しんじゃえすきなひと

※榊×アレックス

切れた瞼から垂れた血が青白い白眼を濁らせた。瞬きのあと流れた涙は生きている色をしていた。減量のためかさついた肌には生々しい痣が散って、せっかく綺麗なのに台無しだと言うと、だからデスよと低く嗤った。僕はとても恵まれているから、痛い思いをして、辛い思いをして、想像してみる。悲しみに満ちた世界を。パンチで脳が揺れて、視界がぼやけるその時に、漸く見える気がするんデス。飢えや貧困や、社会的にはもっとささいで個人的にはもっと重いやり場のない悲しみとか。今日の決勝の右ストレートでは、榊君の欲望を二次元にしか向けられない業について少し感じられた気がしマシタ。お前になんか絶対わかるかロドリゲス。人の名前を悪口みたいに言わないでくだサイ。お前になんか絶対わかるか。血を吐くまで殴り合ってもこれは所詮スポーツで、それで全国二位まで上りつめて、新聞に名前が載るようなお前なんかにわかるか。誰もほんとは欲しくないような傷を自分からつけて僕にもあると微笑む、その残酷さには一点の曇りもなくて、まるで愚かな王子さま。その涙はきっと甘ったるい砂糖菓子の味がする、庶民が一生口にすることはない。お前はいつか刺されるぞ。でも榊君は身を挺して守ってくれるでショウ。お前なんかに絶対わかるかロドリゲス。俺が愚かな王子さまに焦がれる奴隷だってこと。

どんなにいやらしいことを重ねても、榊君はキスだけはしてくれマセン。曰く、アレックスは天使だから。誰も愛さないか人類すべてを愛するか、どちらかじゃなくてはダメだから、俺なんかとキスしてはいけないんだ。よくわかりマセン。シーツの海で溺れる娼婦の一面とキスだけは許さないという処女の一面を持ち合わせることによって萌えが生まれる。よくわかりマセン。ツンにデレはいらない。うん、全くわかりマセン。天使なんかじゃないし人類とか知らないし、きもちわるいって思ってたってそんなに愛されたら絆されるし、甘い声は恥ずかしいから何かで塞いでいたいし。ねえ榊君、すきデスよ、ちゅ。ってあの、そんな世界が終わったみたいな顔しないでくだサイよ。天使だってきっと恋はしたいはずデスよ。
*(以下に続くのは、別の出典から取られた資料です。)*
Context: an optimization exercise on an open-source flow, tuned for a short achievable clock period and few clock cycles. The choices shown serve that exercise and are no tape-out recipe. Only simulation tests tie the RTL to the original design; equivalence was not proved. Power figures rest on the tool's default switching activity, not on a simulated workload.

**run.sh**
```bash
#!/bin/bash
# synth_recipe.tcl (not shown) runs the flow's synth.tcl, then flattens the netlist and writes it again
# the make line also repeats each setting of config.mk as NAME=value (left out here)
make -C /OpenROAD-flow-scripts/flow DESIGN_CONFIG=/design/flow/config.mk WORK_HOME=/design/flow/orfs CLKGATE_MAP_FILE= SYNTH_SCRIPT=/design/flow/synth_recipe.tcl finish
```
**config.mk**
```make
export PLATFORM = sky130hd
export DESIGN_NAME = rvPipeline
export DESIGN_NICKNAME = rvPipeline
export VERILOG_FILES = /design/flow/design.v
export SDC_FILE = /design/flow/constraint.sdc
export NUM_CORES = 4
export LEC_CHECK = 0
export ABC_CLOCK_PERIOD_IN_PS = 2500
export CAP_MARGIN = 20
export CORE_MARGIN = 2
export CORE_UTILIZATION = 40
export SETUP_SLACK_MARGIN = 5
export SLEW_MARGIN = 20
export TNS_END_PERCENT = 100
```
**constraint.sdc**
```tcl
create_clock -name core_clock -period 8.0 [get_ports {clk}]
set_input_delay 1.6000 -clock core_clock [delete_from_list [all_inputs] [get_ports {clk}]]
set_output_delay 1.6000 -clock core_clock [all_outputs]
set_load 0.01 [all_outputs]
```
From an optimization exercise on the open Yosys and OpenROAD flow, aimed at small area, a short achievable clock period and few clock cycles per item; shortcuts taken in it are not production practice. Function was checked by simulation only, so behaviour that the tests miss may differ from the original. Power and IR drop assume default switching activity.

== run 1 ==
==> flow/design.v (excerpt) <==
module fixed_chunk_free_list
#(
   parameter int MAX_CHUNKS = 256
)(
   input  logic                  clock,
   input  logic                  reset,
   input  logic                  req_valid,
   output logic                  req_ready,
   input  logic [1:0]            req_kind,
   input  logic [OFFSET_W-1:0]   req_byte_offset,
   output logic                  rsp_valid,
   input  logic                  rsp_ready,
   output logic [1:0]            rsp_status,
   output logic [OFFSET_W-1:0]   rsp_chunk_offset,
   input  logic                  csr_psel,
   input  logic                  csr_penable,
   input  logic                  csr_pwrite,
   input  logic [CSR_ADDR_W-1:0] csr_paddr,
   input  logic [CSR_DATA_W-1:0] csr_pwdata,
   output logic [CSR_DATA_W-1:0] csr_prdata,
   output logic                  csr_pready
);
Size in the first run: about 130 I/O pins, ~90000 sq um of cells after synthesis.
clock: 6.0 ns
lec_check: 0
cap_margin: 20
core_margin: 2
core_utilization: 70
cts_cluster_diameter: 60
cts_cluster_size: 30
setup_slack_margin: 3.0
slew_margin: 20
tns_end_percent: 5
run.sh (not shown) runs the stock make flow with config.mk's settings and CLKGATE_MAP_FILE= SYNTH_SCRIPT=/design/flow/synth_recipe.tcl, a recipe that flattens the netlist after the stock synthesis.
Run 1: no failed stages, no open violations at the end
Testbench counts of run 1, summed over its fixed seeds: cycles 9,640, items 9,624.
> inputs changed (run 1 -> run 2)
# run 1
export LEC_CHECK = 0
export CAP_MARGIN = 20
export CORE_MARGIN = 2
export CORE_UTILIZATION = 70
export CTS_CLUSTER_DIAMETER = 60
export CTS_CLUSTER_SIZE = 30
export SETUP_SLACK_MARGIN = 3.0
export SLEW_MARGIN = 20
export TNS_END_PERCENT = 5
create_clock -name core_clock -period 6.0 [get_ports {clock}]
# run 2
export LEC_CHECK = 0
export CAP_MARGIN = 20
export CORE_MARGIN = 2
export CORE_UTILIZATION = 70
export CTS_CLUSTER_DIAMETER = 100
export CTS_CLUSTER_SIZE = 25
export SETUP_SLACK_MARGIN = 3.0
export SLEW_MARGIN = 20
export TNS_END_PERCENT = 5
create_clock -name core_clock -period 6.0 [get_ports {clock}]
Diff run 1..run 2 | hold slack | negligible. Summary of run 2 over run 1: cell depth of the worst setup path now sits at about the same level, final design utilization now sits lower, first-pass GRT wire length now sits at about the same level.
## Diff of input files: run 3 against run 2
# run 2
export LEC_CHECK = 0
export CAP_MARGIN = 20
export CORE_MARGIN = 2
export CORE_UTILIZATION = 70
export CTS_CLUSTER_DIAMETER = 100
export CTS_CLUSTER_SIZE = 25
export SETUP_SLACK_MARGIN = 3.0
export SLEW_MARGIN = 20
export TNS_END_PERCENT = 5
create_clock -name core_clock -period 6.0 [get_ports {clock}]
# run 3
export LEC_CHECK = 0
export CAP_MARGIN = 20
export CORE_MARGIN = 2
export CORE_UTILIZATION = 70
export CTS_CLUSTER_DIAMETER = 80
export CTS_CLUSTER_SIZE = 30
export SETUP_SLACK_MARGIN = 3.0
export SLEW_MARGIN = 20
export TNS_END_PERCENT = 5
create_clock -name core_clock -period 6.0 [get_ports {clock}]
[summary]
Going from run 2 to run 3, final standard cell count with taps included and fillers excluded grew slightly. Taking run 2 as the reference, in run 3 register share of the cell area fell by 0.80 points, final instance area rose by about 1.3%, final cell utilization of the core rose by 1.0 points, sequential share of power fell by 0.3 points. For the via count, run 3 came in 194 higher than run 2 did. Compared with run 2, in run 3 area taken by flip-flops and latches roughly the same; combinational group share of total power higher; sum of routed wire segments on met1 higher; worst setup slack higher.
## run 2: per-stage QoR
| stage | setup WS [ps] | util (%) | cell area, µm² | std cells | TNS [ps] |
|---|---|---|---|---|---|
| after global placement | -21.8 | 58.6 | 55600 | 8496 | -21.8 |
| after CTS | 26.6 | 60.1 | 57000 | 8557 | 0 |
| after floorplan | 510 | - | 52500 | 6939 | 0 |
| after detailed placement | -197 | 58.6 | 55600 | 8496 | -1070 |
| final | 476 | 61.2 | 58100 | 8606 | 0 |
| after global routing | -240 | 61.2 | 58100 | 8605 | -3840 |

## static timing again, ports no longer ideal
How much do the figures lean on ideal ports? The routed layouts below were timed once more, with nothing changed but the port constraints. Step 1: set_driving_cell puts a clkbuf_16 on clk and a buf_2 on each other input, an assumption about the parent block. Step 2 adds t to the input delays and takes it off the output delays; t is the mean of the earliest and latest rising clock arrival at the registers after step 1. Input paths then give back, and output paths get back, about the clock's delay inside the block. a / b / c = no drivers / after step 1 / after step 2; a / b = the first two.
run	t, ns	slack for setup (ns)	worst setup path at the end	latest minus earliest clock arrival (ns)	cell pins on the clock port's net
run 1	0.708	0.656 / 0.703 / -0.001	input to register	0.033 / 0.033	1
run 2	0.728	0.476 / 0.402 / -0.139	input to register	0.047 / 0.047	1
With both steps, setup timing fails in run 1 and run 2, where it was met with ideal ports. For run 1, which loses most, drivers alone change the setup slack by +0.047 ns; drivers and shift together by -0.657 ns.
What follows belongs to an exercise in optimizing a design on an open flow for small area, a short achievable clock period and few clock cycles per item; a production flow would make more cautious choices. Function was checked by simulation only, so behaviour that the tests miss may differ from the original. Power is estimated from default activity; no workload was simulated.

===== flow/config.mk =====
export PLATFORM = sky130hd
export DESIGN_NAME = cnn_layer_par
export DESIGN_NICKNAME = cnn_layer_par
export VERILOG_FILES = /design/flow/design.v
export SDC_FILE = /design/flow/constraint.sdc
export NUM_CORES = 4
export LEC_CHECK = 0
export CAP_MARGIN = 20
export CORE_MARGIN = 2
export CORE_UTILIZATION = 55
export CTS_CLUSTER_DIAMETER = 60
export CTS_CLUSTER_SIZE = 30
export SLEW_MARGIN = 20

===== flow/design.v =====
package cnn_pkg;
  localparam int ACC_W = 35;
  function automatic logic [15:0] sat_relu(input logic [ACC_W-1:0] acc,
                                           input logic relu);
    logic hi_ones, hi_zeros;
    logic [15:0] r;
    hi_ones  = &acc[ACC_W-1:23];
    hi_zeros = ~|acc[ACC_W-1:23];
    if (hi_ones || hi_zeros) r = acc[23:8];
    else if (acc[ACC_W-1]) r = 16'h8000;
    else r = 16'h7fff;
    if (relu && acc[ACC_W-1]) r = 16'h0000;
    sat_relu = r;
  endfunction
  function automatic logic [15:0] sat_relu_cs(input logic [ACC_W-1:0] s,
                                              input logic [ACC_W-1:0] c,
                                              input logic [ACC_W-1:0] v,
                                              input logic relu);
    localparam int N = ACC_W - 23;
    logic [N-1:0] a, b, x;
    logic ok0, ok1, cin, fits, neg;
    logic [15:0] r;
    a = s[ACC_W-1:23];
    b = c[ACC_W-1:23];
    x = a ^ b;
    ok0 = 1'b1;
    ok1 = 1'b1;
    for (int i = 0; i < N - 1; i++) begin
      ok0 = ok0 & (x[i+1] == (a[i] | b[i]));
      ok1 = ok1 & (x[i+1] != (a[i] & b[i]));
    end
    cin  = v[23] ^ x[0];
    fits = (ok0 & (x[0] == cin)) | (ok1 & (x[0] != cin));
    neg  = v[ACC_W-1];
    if (fits) r = v[23:8];
    else if (neg) r = 16'h8000;
    else r = 16'h7fff;
    if (relu && neg) r = 16'h0000;
    sat_relu_cs = r;
  endfunction
endpackage
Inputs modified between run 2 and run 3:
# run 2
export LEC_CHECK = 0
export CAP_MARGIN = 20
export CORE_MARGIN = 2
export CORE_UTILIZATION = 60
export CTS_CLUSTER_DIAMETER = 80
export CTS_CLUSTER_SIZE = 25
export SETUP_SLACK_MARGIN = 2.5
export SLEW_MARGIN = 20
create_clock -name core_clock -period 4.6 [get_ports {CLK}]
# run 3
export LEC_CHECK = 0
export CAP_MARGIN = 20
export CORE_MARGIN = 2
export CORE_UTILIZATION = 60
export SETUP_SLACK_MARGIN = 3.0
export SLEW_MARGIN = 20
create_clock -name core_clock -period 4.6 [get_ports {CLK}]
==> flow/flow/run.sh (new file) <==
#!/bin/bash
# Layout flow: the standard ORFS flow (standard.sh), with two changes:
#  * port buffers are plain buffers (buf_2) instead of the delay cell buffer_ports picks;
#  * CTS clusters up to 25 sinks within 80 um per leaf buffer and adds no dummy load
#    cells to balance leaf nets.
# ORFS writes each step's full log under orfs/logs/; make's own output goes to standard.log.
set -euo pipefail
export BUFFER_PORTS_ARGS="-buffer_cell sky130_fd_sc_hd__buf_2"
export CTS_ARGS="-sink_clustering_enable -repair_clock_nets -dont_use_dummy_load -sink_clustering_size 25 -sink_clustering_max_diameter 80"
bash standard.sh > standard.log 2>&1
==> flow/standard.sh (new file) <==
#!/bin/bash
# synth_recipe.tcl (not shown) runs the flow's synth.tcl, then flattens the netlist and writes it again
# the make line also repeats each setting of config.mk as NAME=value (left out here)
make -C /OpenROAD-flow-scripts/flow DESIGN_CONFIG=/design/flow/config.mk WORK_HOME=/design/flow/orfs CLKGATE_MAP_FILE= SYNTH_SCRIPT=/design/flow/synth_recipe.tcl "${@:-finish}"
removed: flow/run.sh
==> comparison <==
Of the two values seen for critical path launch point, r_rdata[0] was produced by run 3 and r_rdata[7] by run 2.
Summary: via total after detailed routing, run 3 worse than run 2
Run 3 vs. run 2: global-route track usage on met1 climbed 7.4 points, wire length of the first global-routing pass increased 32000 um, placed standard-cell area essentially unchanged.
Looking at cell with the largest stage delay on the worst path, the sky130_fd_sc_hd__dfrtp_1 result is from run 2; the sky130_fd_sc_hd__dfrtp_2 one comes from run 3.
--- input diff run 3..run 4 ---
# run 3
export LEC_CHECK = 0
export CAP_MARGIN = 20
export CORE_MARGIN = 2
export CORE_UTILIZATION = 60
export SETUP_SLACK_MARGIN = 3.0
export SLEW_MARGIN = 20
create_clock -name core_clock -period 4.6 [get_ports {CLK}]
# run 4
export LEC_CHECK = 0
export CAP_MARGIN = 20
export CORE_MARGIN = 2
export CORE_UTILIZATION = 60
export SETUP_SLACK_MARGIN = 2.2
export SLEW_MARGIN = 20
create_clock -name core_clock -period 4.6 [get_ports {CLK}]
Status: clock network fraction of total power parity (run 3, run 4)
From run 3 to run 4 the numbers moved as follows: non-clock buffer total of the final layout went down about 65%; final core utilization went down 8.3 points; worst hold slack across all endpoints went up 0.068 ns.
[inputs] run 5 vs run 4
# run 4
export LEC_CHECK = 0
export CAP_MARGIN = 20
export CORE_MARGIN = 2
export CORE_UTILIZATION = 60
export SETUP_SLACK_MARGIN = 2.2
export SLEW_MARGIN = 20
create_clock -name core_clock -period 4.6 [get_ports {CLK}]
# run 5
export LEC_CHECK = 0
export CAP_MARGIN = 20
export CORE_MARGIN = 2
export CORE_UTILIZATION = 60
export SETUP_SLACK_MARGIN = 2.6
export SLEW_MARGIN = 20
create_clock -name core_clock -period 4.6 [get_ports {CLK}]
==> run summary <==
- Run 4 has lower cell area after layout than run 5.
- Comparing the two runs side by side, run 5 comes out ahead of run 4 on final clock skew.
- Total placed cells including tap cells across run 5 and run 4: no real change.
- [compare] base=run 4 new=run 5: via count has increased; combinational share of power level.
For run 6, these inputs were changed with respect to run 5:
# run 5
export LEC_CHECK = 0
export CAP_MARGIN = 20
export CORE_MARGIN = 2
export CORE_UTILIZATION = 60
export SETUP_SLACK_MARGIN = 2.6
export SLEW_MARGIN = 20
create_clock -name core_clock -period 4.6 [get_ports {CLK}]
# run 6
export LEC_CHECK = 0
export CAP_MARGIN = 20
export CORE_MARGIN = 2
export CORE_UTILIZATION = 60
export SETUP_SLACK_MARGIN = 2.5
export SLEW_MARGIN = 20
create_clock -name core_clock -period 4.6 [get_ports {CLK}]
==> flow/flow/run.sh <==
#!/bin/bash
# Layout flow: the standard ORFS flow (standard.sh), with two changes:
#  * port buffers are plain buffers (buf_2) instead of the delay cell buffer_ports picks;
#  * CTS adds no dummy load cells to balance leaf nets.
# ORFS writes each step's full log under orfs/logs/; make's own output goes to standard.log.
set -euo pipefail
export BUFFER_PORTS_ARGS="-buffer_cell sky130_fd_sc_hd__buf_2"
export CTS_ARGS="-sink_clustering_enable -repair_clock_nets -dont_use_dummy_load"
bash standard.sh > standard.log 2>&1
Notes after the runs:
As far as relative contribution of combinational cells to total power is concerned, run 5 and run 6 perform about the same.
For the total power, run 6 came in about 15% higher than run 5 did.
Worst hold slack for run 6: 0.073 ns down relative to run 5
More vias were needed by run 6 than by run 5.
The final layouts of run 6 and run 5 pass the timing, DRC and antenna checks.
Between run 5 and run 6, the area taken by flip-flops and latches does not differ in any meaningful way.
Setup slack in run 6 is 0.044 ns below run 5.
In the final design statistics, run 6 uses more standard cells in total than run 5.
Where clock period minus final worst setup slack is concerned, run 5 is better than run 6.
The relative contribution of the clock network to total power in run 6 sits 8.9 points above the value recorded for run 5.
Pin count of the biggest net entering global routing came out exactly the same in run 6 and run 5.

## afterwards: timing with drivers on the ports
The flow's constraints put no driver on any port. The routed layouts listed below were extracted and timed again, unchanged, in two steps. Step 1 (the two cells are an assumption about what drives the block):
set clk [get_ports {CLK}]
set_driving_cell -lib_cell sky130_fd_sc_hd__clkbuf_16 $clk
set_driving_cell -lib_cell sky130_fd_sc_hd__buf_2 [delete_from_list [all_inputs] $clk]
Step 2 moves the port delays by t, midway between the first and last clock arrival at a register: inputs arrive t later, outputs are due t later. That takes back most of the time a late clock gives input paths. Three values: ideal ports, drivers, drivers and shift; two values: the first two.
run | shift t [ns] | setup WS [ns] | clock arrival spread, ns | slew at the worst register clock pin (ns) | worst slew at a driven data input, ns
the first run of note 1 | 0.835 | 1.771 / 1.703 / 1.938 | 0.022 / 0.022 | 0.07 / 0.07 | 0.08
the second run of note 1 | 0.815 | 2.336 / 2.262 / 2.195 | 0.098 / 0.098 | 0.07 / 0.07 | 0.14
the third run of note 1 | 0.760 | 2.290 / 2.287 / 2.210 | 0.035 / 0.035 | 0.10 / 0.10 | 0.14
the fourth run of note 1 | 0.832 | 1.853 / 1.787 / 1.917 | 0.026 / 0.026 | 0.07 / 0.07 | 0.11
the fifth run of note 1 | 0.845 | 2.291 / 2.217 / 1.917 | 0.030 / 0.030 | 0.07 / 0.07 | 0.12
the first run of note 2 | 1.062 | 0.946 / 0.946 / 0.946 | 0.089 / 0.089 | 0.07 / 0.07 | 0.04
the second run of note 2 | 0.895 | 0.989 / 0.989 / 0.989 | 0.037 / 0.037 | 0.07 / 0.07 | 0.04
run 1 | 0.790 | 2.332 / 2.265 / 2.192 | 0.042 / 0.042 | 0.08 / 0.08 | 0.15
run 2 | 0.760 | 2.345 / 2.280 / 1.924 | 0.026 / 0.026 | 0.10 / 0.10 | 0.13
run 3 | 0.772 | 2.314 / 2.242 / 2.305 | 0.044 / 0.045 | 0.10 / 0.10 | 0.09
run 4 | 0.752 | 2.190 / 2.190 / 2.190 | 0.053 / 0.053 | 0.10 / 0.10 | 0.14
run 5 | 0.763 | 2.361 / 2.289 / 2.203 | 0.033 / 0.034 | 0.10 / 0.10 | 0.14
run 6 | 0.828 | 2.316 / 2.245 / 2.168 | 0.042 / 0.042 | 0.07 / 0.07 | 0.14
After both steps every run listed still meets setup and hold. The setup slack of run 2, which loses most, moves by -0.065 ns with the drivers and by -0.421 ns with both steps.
From an optimization exercise on the open Yosys and OpenROAD flow, aimed at small area, a short achievable clock period and few clock cycles per item; shortcuts taken in it are not production practice.
RTL that was checked went through simulation tests only; none was proved equivalent to the original.
No functional check of the RTL was part of runs 1, 3 and 4.
Power is estimated from default activity; no workload was simulated.

--- design/flow/config.mk ---
export PLATFORM = sky130hd
export DESIGN_NAME = scmi_mbox_top
export DESIGN_NICKNAME = scmi_mbox_top
export VERILOG_FILES = /design/flow/design.v
export SDC_FILE = /design/flow/constraint.sdc
export NUM_CORES = 4
export LEC_CHECK = 0
export CAP_MARGIN = 20
export CORE_MARGIN = 2
export CORE_UTILIZATION = 40
export SETUP_SLACK_MARGIN = 2.5
export SLEW_MARGIN = 20
export TNS_END_PERCENT = 100
--- design/flow/constraint.sdc ---
create_clock -name core_clock -period 5.0 [get_ports {clk_i}]
set_input_delay 1.0000 -clock core_clock [delete_from_list [all_inputs] [get_ports {clk_i}]]
set_output_delay 1.0000 -clock core_clock [all_outputs]
set_load 0.01 [all_outputs]
--- design/flow/design.v ---
package scmi_mbox_pkg;
  localparam int NUM_CHANNELS = 4;
  localparam int NUM_PORTS = 2;
  localparam int CHAN_W = 2;
  localparam int WORD_W = 3;
  localparam int ADDR_W = CHAN_W + WORD_W;
  localparam int DATA_W = 32;
  typedef logic [ADDR_W-1:0]       addr_t;
  typedef logic [DATA_W-1:0]       data_t;
  typedef logic [CHAN_W-1:0]       chan_t;
  typedef logic [WORD_W-1:0]       word_off_t;
  typedef logic [NUM_CHANNELS-1:0] chan_vec_t;
  localparam word_off_t DOORBELL_OFFSET   = 3'd6;
  localparam word_off_t COMPLETION_OFFSET = 3'd7;
  localparam int NUM_PAYLOAD_WORDS = int'(DOORBELL_OFFSET);
  typedef enum logic [1:0] {
    PORT_IDLE,
    PORT_BUSY,
    PORT_DONE
  } port_state_e;
endpackage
しんじゃえすきなひと。どうしてお前は禁断の果実を長野の親戚から送ってきたみたいにモリモリ食うの。古今東西のギャルゲーをやり尽くした俺でも全く手に負えない。漫画みたいに背景に花は飛ばないし、フィギュアみたいに脚は開かないし。そんなギリシャ彫刻みたいな身体と薔薇のジャムしか食べませんみたいな顔してるくせに、部屋は汚いし風呂は熱めがすきだし花粉症だしくしゃみは男らしいしパスタはあろうことかナポリタン派だし。ギャップ萌えってレベルじゃないだろ。キャラ崩壊の域だろ。傷なんてつくるな。自分を大事にしろ。何もわからないってすました顔で笑ってろ。キスなんてするな。俺のために笑ったり泣いたり怒ったり、そんなの困る。え? 誰が困るかって? 俺が。俺が困る。じゃあ榊君のために、榊君のために笑ったり泣いたり怒ったりしないようにします。え、あれ? これって完全にはめられたよな? おい笑うな。そんな嬉しそうに笑うな。ワロスって言うのもやめろ。お前は言うな。ああもう、三次元の人間なんてすきにならなきゃよかった。こんなに面倒だなんて。さよなら俺の嫁たち。とりあえず楽園を追放されることは決定なので、アダムとアダムは開き直ってキスをすることにする。